» **Saved entries**
----
**run.sh**
```bash
#!/bin/bash
# the make line also repeats each setting of config.mk as NAME=value (left out here)
make -C /OpenROAD-flow-scripts/flow DESIGN_CONFIG=/design/flow/config.mk WORK_HOME=/design/flow/orfs CLKGATE_MAP_FILE= finish
```
**config.mk**
```make
export PLATFORM = sky130hd
export DESIGN_NAME = saw2sin
export DESIGN_NICKNAME = saw2sin
export VERILOG_FILES = /design/flow/design.v
export SDC_FILE = /design/flow/constraint.sdc
export NUM_CORES = 4
export LEC_CHECK = 0
export ABC_AREA = 1
export CAP_MARGIN = 20
export CORE_MARGIN = 2
export CORE_UTILIZATION = 65
export CTS_CLUSTER_DIAMETER = 232
export CTS_CLUSTER_SIZE = 83
export MAX_ROUTING_LAYER = met4
export PLACE_DENSITY = 0.58
export SLEW_MARGIN = 20
export TNS_END_PERCENT = 5
```
**constraint.sdc**
```tcl
create_clock -name core_clock -period 64.0 [get_ports {i_clk}]
set_input_delay 12.8000 -clock core_clock [delete_from_list [all_inputs] [get_ports {i_clk}]]
set_output_delay 12.8000 -clock core_clock [all_outputs]
set_load 0.01 [all_outputs]
```
**design.v**
```verilog
`default_nettype none
module cordic
( input  var [15:0] i_qph  
, output var [15:0] o_sin  
);
logic [15:0] i_x;
logic [15:0] i_y;
always_comb i_x = i_qph[15] ? 16'h0000 : 16'hDBD9;
always_comb i_y = i_qph[15] ? 16'hDBD9 : 16'h0000;
logic [22:0] cordic_angle [0:18];
always_comb cordic_angle[ 0] = 23'h25C80A;  
always_comb cordic_angle[ 1] = 23'h13F670;  
always_comb cordic_angle[ 2] = 23'h0A2223;  
always_comb cordic_angle[ 3] = 23'h05161A;  
always_comb cordic_angle[ 4] = 23'h028BAF;  
always_comb cordic_angle[ 5] = 23'h0145EC;  
always_comb cordic_angle[ 6] = 23'h00A2F8;  
always_comb cordic_angle[ 7] = 23'h00517C;  
always_comb cordic_angle[ 8] = 23'h0028BE;  
always_comb cordic_angle[ 9] = 23'h00145F;  
always_comb cordic_angle[10] = 23'h000A2F;  
always_comb cordic_angle[11] = 23'h000517;  
always_comb cordic_angle[12] = 23'h00028B;  
always_comb cordic_angle[13] = 23'h000145;  
always_comb cordic_angle[14] = 23'h0000A2;  
always_comb cordic_angle[15] = 23'h000051;  
always_comb cordic_angle[16] = 23'h000028;  
always_comb cordic_angle[17] = 23'h000014;  
always_comb cordic_angle[18] = 23'h00000A;  
/*verilator lint_off UNOPTFLAT*/
logic [18:0] x [0:19];
logic [18:0] y [0:19];
logic [22:0] p [0:19];
/*verilator lint_on UNOPTFLAT*/
always_comb x[0] = {1'b0, i_x, {2{1'b0}}};
always_comb y[0] = {1'b0, i_y, {2{1'b0}}};
always_comb p[0] = {i_qph, {7{1'b0}}};
/*verilator lint_off ALWCOMBORDER*/
for (genvar i = 0; i < 19; i = i + 1) begin: l_cordic_steps
  always_comb
    if (p[i][22]) begin
      x[i+1] = x[i] + (y[i] >>> (i+1));
      y[i+1] = y[i] - (x[i] >>> (i+1));
      p[i+1] = p[i] + cordic_angle[i];
    end else begin
      x[i+1] = x[i] - (y[i] >>> (i+1));
      y[i+1] = y[i] + (x[i] >>> (i+1));
      p[i+1] = p[i] - cordic_angle[i];
    end
end
/*verilator lint_on ALWCOMBORDER*/
always_comb
  if (i_qph > 16'd65508)   o_sin = 16'hFFFE;
  else if (i_qph < 16'd32) o_sin = i_qph + (i_qph >> 1);
  else                     o_sin = y[19][17:2];
endmodule
`default_nettype none
module saw2sin
( input  var        i_clk
, input  var [15:0] i_saw
, output var [15:0] o_sin
);
logic invert;
always_comb invert = i_saw[15];
logic reverse;
always_comb reverse = i_saw[14];
logic [15:0] qsaw;
always_comb qsaw = reverse
  ? {~i_saw[13:0], 2'b11}  
  : {i_saw[13:0], 2'b01};  
logic [15:0] qsin;
cordic cordic
( .i_qph (qsaw)
, .o_sin (qsin)
);
logic [16:0] sin;
always_ff @(posedge i_clk) sin <= reverse
  ? (invert ? ~{1'b1, qsin[15:0]}           
            : {1'b1, qsin[15:0]} + 17'd1)   
  : (invert ? ~{1'b1, qsin[15:0]} + 17'd2   
            : {1'b1, qsin[15:0]} + 17'd0);  
always_comb o_sin = sin[16:1];
endmodule
```
==> notes.md, run 1 <==
The synthesis and PnR run went through. CTS reports a maximum clock tree buffer depth of 2. Pin count of the biggest net entering global routing landed at 47. Per STA, the startpoint of the critical path is i_saw[13]. Among all cell types in the netlist, the one instantiated most often is inv_1. Post-synthesis cell type count landed at 77. The critical path crosses 300 cells after its start point. The timing report attributes the biggest portion of critical-path delay to AND-OR/OR-AND gates. Number of hold buffers added after cts landed at 0. The final antenna diode tally reported by the flow is 0. Total number of yosys warnings landed at 6.

Top-area cell type share of the netlist area landed at 26.3%. Number of antenna violations at the first check in global routing landed at 0. Number of top-level pins landed at 33. Number of cells on the worst hold path landed at 4.

The synthesized netlist devotes 18.2% of its cell area to XOR and XNOR gates. Ratio of final minimum period to clock period landed at 93.4%. For this run the aggregate overflow at the end of global routing stands at 0. After synthesis, the most frequently instantiated cells are inv_1, nand2_1, ha_1, a21oi_1, xor2_1. In this design, the critical path's most frequently occurring cell is a21oi_1. Summing every instance area after synthesis gives 44400 µm². Looking at the cell usage after synthesis, the top flip-flop cell is dfxtp_1. Placed wire-length estimate after detailed placement landed at 99300 µm. Synthesis handed over a netlist of 6789 instances. After synthesis, the mean cell area works out to 6.54 µm².

The first routing iteration left 2573 violations. Transition time at the pin with the least slew margin landed at 890 ps. The flow ran to the end and the layout has no timing, DRC or antenna violations. TritonCTS buffer count landed at 3. The tightest hold path in the finished design has a slack of 13250 ps. Final weighted congestion in routability-driven placement landed at 0.987. The worst pin sits at a relative slew slack of 40.1%. The report shows a maximum critical-path fanout of 23. The stage logs contain a warning count of 52. In the final report, the number of pins over their slew limit comes to 0. Looking at the clock tree report, the H-tree level count equals 1. In the synthesized netlist, mux cells make up 0% of the area.

The critical path contains buffers and inverters numbering 32 combined. In this run, the synthesized area fraction spent on adder and majority cells is recorded as 27.9%. In this run the full chip footprint comes out at 70500 µm². Minimum period implied by the final worst setup slack landed at 59800 ps.

In the CTS report, the clock slew at the register clock pins of the worst setup and hold paths is listed as 50 ps. The cell type that accounts for the most area after synthesis is ha_1. Number of standard cells reported by yosys landed at 6789. The critical path is of the in -> reg type.

Summing over every cut layer, the via total after detailed routing is 43300. Delay of the slowest critical-path stage landed at 540 ps. In this run, synthesis inferred 0 flip-flops with an integrated enable. Average routed wire per standard cell landed at 15.0 µm. Total of max-cap violations landed at 0. Tally of filler cells in the layout landed at 6280. The largest individual stage delay along the critical path comes from the cell clkdlybuf4s50_1. Wire length reported by the detailed router landed at 116000 µm. STA classifies the critical path endpoint as a flip-flop. Looking at the clock tree report, the root buffer type is clkbuf_16. Of all flip-flops after synthesis, the portion carrying an async set or reset was 0%. Row count landed at 95.

STA classifies the critical path startpoint as an input port. Of the total synthesized cell area, the portion taken by AND, OR, NAND and NOR gates is 23.2%. Global-route wire length before repair landed at 189000 µm. Total of endpoints with negative setup slack in the final report landed at 0. TritonCTS built the clock tree. After synthesis the netlist holds a flip-flop and latch count of 16.

The synthesized netlist has a Yosys-reported chip area of 44400 µm². Sequential elements use 0.721% of the synthesized area. Floorplan-stage core utilization landed at 65.9%. Global router's overall resource usage landed at 32.3%. Total number of nets in the final design landed at 7838. The cell-mix breakdown from Yosys lists the compound-gate area share as 19.0%.

Final hold violation count landed at 0. After synthesis, the cell types taking the most area are ha_1, xor2_1, inv_1. The highest clock rate this design can be run at is 0.0167 GHz. Net count of the mapped netlist landed at 7774. Number of global-route vias before repair landed at 40400. For reference, the critical path is captured by sin[16]$_DFF_P_. Die outline width landed at 265 µm. Measured on the finished design, the core utilization comes to 69.7%.

After detailed routing, the number of remaining DRC violations is 0. STA lists the startpoint of the worst hold path as i_saw[14]. In this run the layout overhead on the synthesized area is reported as 5.69%. The first detailed-routing pass ran for 5 iterations. The tightest min-delay check is of the in -> reg type. Vertical die dimension landed at 265 µm.

Nets still carrying antenna violations after routing amount to 0. For hold timing, the worst endpoint is sin[16]$_DFF_P_.

CTS sink count landed at 16. For reference, the top logic cell family by area is adder cells. According to the timing report, the data required time at the worst endpoint equals 64130 ps. Signal arrival time at the worst endpoint landed at 59930 ps.

Area of the core landed at 67400 µm². Vias per cell landed at 5.61. The buffer_ports step reported a buffer count of 32.
through the flow:
step / cell area [µm²] / TNS, ps / std cells / setup WS [ps]
detailed placement: 45600 / 0 / 7663 / 584
floorplan: 44400 / 0 / 6789 / 3260
finish: 47000 / 0 / 7725 / 4200
global placement: 45600 / 0 / 7663 / 1560
CTS: 45700 / 0 / 7667 / 623
global route: 47000 / -1250 / 7725 / -220
layer usage:
layer / GRT usage [%] / wire (µm) / vias to the layer above
met5: - / 0 / -
met4: 7.59 / 3110 / 0
met2: 55.4 / 54000 / 907
met3: 1.73 / 4770 / 175
met1: 41.6 / 53900 / 19600
li1: - / - / 22600
cell type report:
class | count | area, µm² | share of cell area, %
inverters | 1176 | 4450 | 9.48
clock buffers | 4 | 88.8 | 0.189
flip-flops and latches | 16 | 320 | 0.682
repair buffers | 112 | 975 | 2.08
multi-input cells | 5544 | 40000 | 85.2
well taps | 873 | 1090 | 2.33
timing repair:
item,4_1_cts,5_1_grt
gates resized,0,191
buffers inserted,0,55
endpoints found under the setup margin,0,16
endpoints found under the hold margin,0,0
==> inputs of run 2 (changes only) <==
ABC_AREA = default   (was 1)
CORE_UTILIZATION = 40   (was 65)
CTS_CLUSTER_DIAMETER = default   (was 232)
CTS_CLUSTER_SIZE = default   (was 83)
MAX_ROUTING_LAYER = default   (was met4)
PLACE_DENSITY = default   (was 0.58)
SETUP_SLACK_MARGIN = 5.0   (was default)
TNS_END_PERCENT = default   (was 5)
clock period = 67.6 ns   (was 64.0 ns; I/O delays follow)
==> run 2 against run 1 <==
Still clean. Core utilization is 18 points lower. First-iteration DRC count is 9.0% lower. Global-route usage is 9.7 points lower. Count of clock-buffer cells in the layout stayed put. Sequential cell count stayed put. Hold slack better by 570 ps. Largest cell class unchanged. Highest routed layer unchanged.
==> notes.md, run 2 <==
The synthesis and PnR run went through. The path type of the worst min-delay path is in -> reg (unchanged). Number of levels in the clock H-tree landed at 1 (unchanged). The delay of the slowest critical-path stage came to 550 ps (was 540 ps).

Pin count of the biggest net entering global routing landed at 40 (was 47). Ratio of final minimum period to clock period landed at 92.6% (was 93.4%). Global-route wire length before repair landed at 214000 µm (was 189000 µm). The signed area change from the synthesized netlist to the final layout is 27.4% (was 5.69%). Final non-filler cell total landed at 8167 (was 7725). The cell with the biggest individual delay on the critical path is or4_4 (was clkdlybuf4s50_1). Final-report max-slew violation count landed at 0 (unchanged). The count of inserted antenna diode cells was 0 (unchanged). Final weighted congestion in routability-driven placement landed at 0.941 (was 0.987). The AND-OR/OR-AND share of the synthesized area is 29.1% (was 19.0%).

Net count of the mapped netlist landed at 7046 (was 7774). The required time at the endpoint of the critical path came to 67730 ps (was 64130 ps). The remaining routing DRC violations came to 0 (unchanged). Total of endpoints with negative setup slack in the final report landed at 0 (unchanged). The kind of start point of the critical path is an input port (unchanged).

Floorplan-stage core utilization landed at 40.4% (was 65.9%). The launch point of the worst hold path is i_saw[14] (unchanged). The share of flip-flops with an asynchronous set or reset was 0% (unchanged).

Die outline width landed at 336 µm (was 265 µm). The count of buffers from port buffering came to 32 (unchanged). Wire length reported by the detailed router landed at 137000 µm (was 116000 µm).

Outcome: complete, no violations (unchanged). The dominant cell type by count on the critical path is a21oi_2 (was a21oi_1). Total number of yosys warnings landed at 6 (unchanged). The top cell type by instance count after synthesis is ha_1 (was inv_1).

The largest area contributor in the synthesized netlist is ha_1 (unchanged). The number of antenna-violating nets in the routed design was 0 (unchanged). The total grt overflow is 0 (unchanged). The global router's overall resource usage was 22.6% (was 32.3%). Vias per cell landed at 5.49 (was 5.61). The pre-CTS worst setup slack is -641 ps (was 584 ps). Simple-gate area share of the yosys netlist landed at 15.8% (was 23.2%). The main kind of combinational logic by area was AND-OR/OR-AND gates (was adder cells).

The row count came to 121 (was 95). The TritonCTS clock tree is done (unchanged). Setup repair after global routing could not meet its margin everywhere. Average routed wire per standard cell landed at 16.7 µm (was 15.0 µm). Starting DRC count in detailed routing landed at 2342 (was 2573).

The summed instance area of the synthesized netlist was 44100 µm² (was 44400 µm²). The post-synthesis sequential area ratio was 0.726% (was 0.721%).

The vertical die dimension came to 336 µm (was 265 µm). The capture point of the critical path was sin[15]$_DFF_P_ (was sin[16]$_DFF_P_). Overall via count from detail_route landed at 44900 (was 43300). The root cell of the clock tree was clkbuf_16 (unchanged). The family with the most delay on the worst path was AND-OR/OR-AND gates (unchanged).

The count of library flops with an enable pin was 0 (unchanged). The startpoint of the worst setup timing path was i_saw[10] (was i_saw[13]). The area fraction in xor and xnor cells is 19.2% (was 18.2%).

The register bit total from synthesis came to 16 (unchanged). Area enclosed by the die boundary landed at 113000 µm² (was 70500 µm²). The CTS sink count was 16 (unchanged). Total number of cells along the worst setup path landed at 294 (was 300). The number of antenna violations at the first check in global routing came to 0 (unchanged).

Number of buffers between clock root and the deepest sink landed at 2 (unchanged). The buffer and inverter count on the worst path came to 28 (was 32). The area figure in the yosys stat output came to 44100 µm² (was 44400 µm²). The end of the worst hold path is sin[1]$_DFF_P_ (was sin[16]$_DFF_P_). The number of top-level pins is 33 (unchanged).

The signal arrival time at the worst endpoint is 62750 ps (was 59930 ps). Post-synthesis cell type count landed at 126 (was 77). Minimum period implied by the final worst setup slack landed at 62620 ps. The area fraction in full adders, half adders and majority gates is 28.2% (was 27.9%). The placed wire-length estimate after detailed placement was 108000 µm (was 99300 µm).

The tally of OpenROAD warnings came to 51 (was 52). The area of the core was 109000 µm² (was 67400 µm²). The final hold violation count came to 0 (unchanged). Number of hold buffers added after cts landed at 0 (unchanged). Area fraction in mux cells landed at 0.760% (was 0%). Maximum fanout encountered on the critical timing path landed at 21 (was 23). The TritonCTS buffer count was 3 (unchanged).

The number of cells produced by synthesis was 6061 (was 6789). Number of standard cells reported by yosys landed at 6061 (was 6789). The clock slew seen by the registers of the worst setup and hold paths was 50 ps (about the same). The classification of the worst setup path is in -> reg (unchanged). The number of cells on the worst hold path came to 3 (was 4). Relative slew slack landed at 44.8% (was 40.1%).

Count of TritonRoute iterations in the first routing pass landed at 7 (was 5). The transition time at the pin with the least slew margin came to 828 ps (was 890 ps). The number of global-route vias before repair is 42700 (was 40400).

Total number of nets in the final design landed at 7677 (was 7838). Minimum setup slack in the final design landed at 4980 ps (was 4200 ps). Total of max-cap violations landed at 0 (unchanged). The kind of end point of the critical path was a flip-flop (unchanged).

Synth area leaders: ha_1, xnor2_1, a21oi_1 (was ha_1, xor2_1, inv_1). Peak clock frequency supported by timing landed at 0.0160 GHz. Most numerous cell types in the synthesized netlist: ha_1, a21oi_1, xnor2_1, inv_1, nor2_1 (was inv_1, nand2_1, ha_1, a21oi_1, xor2_1). The total instance count after detailed placement came to 7683 (was 7663). The primary flip-flop cell chosen by synthesis mapping is dfxtp_1 (unchanged).

Top-area cell type share of the netlist area landed at 26.4% (was 26.3%). Mean area per synthesized cell landed at 7.28 µm² (was 6.54 µm²).
run 2: timing repair:
item,in CTS,in global routing
pin swaps,267,450
endpoints found under the hold margin,0,0
gates cloned,12,3
endpoints found under the setup margin,16,16
setup buffers,281,184
resized,509,489
run 2: layout make-up:
class,instances,area (µm²)
Multi-Input combinational cell,5354,45700
Tap cell,1476,1850
Fill cell,10500,52900
Timing Repair inverter,5,47.5
Timing Repair Buffer,723,5940
Clock buffer,4,88.8
Inverter,589,2310
Sequential cell,16,320
run 2: routing by layer:
metal  part of all wire, %  track usage [%]  up-vias
li1                      -                -    22900
met1                    46             29.8    21100
met2                    49             40.8      739
met3                   3.0             1.04      146
met4                   2.0             3.63        0
met5                     0                0        -
run 2: stage by stage:
stage	cell area, µm²	util, %	setup TNS (ps)	hold WS [ps]
after floorplan	45300	-	0	13750
after global placement	48200	44.2	-2750	14180
after detailed placement	48200	44.2	-3220	14190
after CTS	52800	48.4	0	13810
after global routing	56200	51.5	0	13820
final	56200	51.5	0	13820
==> inputs of run 3 (changes only) <==
ABC_AREA = 0   (was default)
CAP_MARGIN = 10   (was 20)
CELL_PAD_IN_SITES_DETAIL_PLACEMENT = 0   (was default)
CORE_UTILIZATION = 61   (was 40)
GPL_ROUTABILITY_DRIVEN = 1   (was default)
GPL_TIMING_DRIVEN = 1   (was default)
PLACE_DENSITY = 0.58   (was default)
SETUP_SLACK_MARGIN = -1.61   (was 5.0)
clock period = 20.7 ns   (was 67.6 ns; I/O delays follow)
==> run 3 against run 2 <==
Synthesized cell count did not move. Synthesized area did not move. The run now fails in clock tree synthesis. Die area down 34%.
----
» **Exercise instructions**
The required answer is the run of lines above, starting at the line with "clock period = 67.6" and ending at the line with "notes.md, run 2", reproduced exactly with both ends.

» **Problem solution**
clock period = 67.6 ns   (was 64.0 ns; I/O delays follow)
==> run 2 against run 1 <==
Still clean. Core utilization is 18 points lower. First-iteration DRC count is 9.0% lower. Global-route usage is 9.7 points lower. Count of clock-buffer cells in the layout stayed put. Sequential cell count stayed put. Hold slack better by 570 ps. Largest cell class unchanged. Highest routed layer unchanged.
==> notes.md, run 2 <==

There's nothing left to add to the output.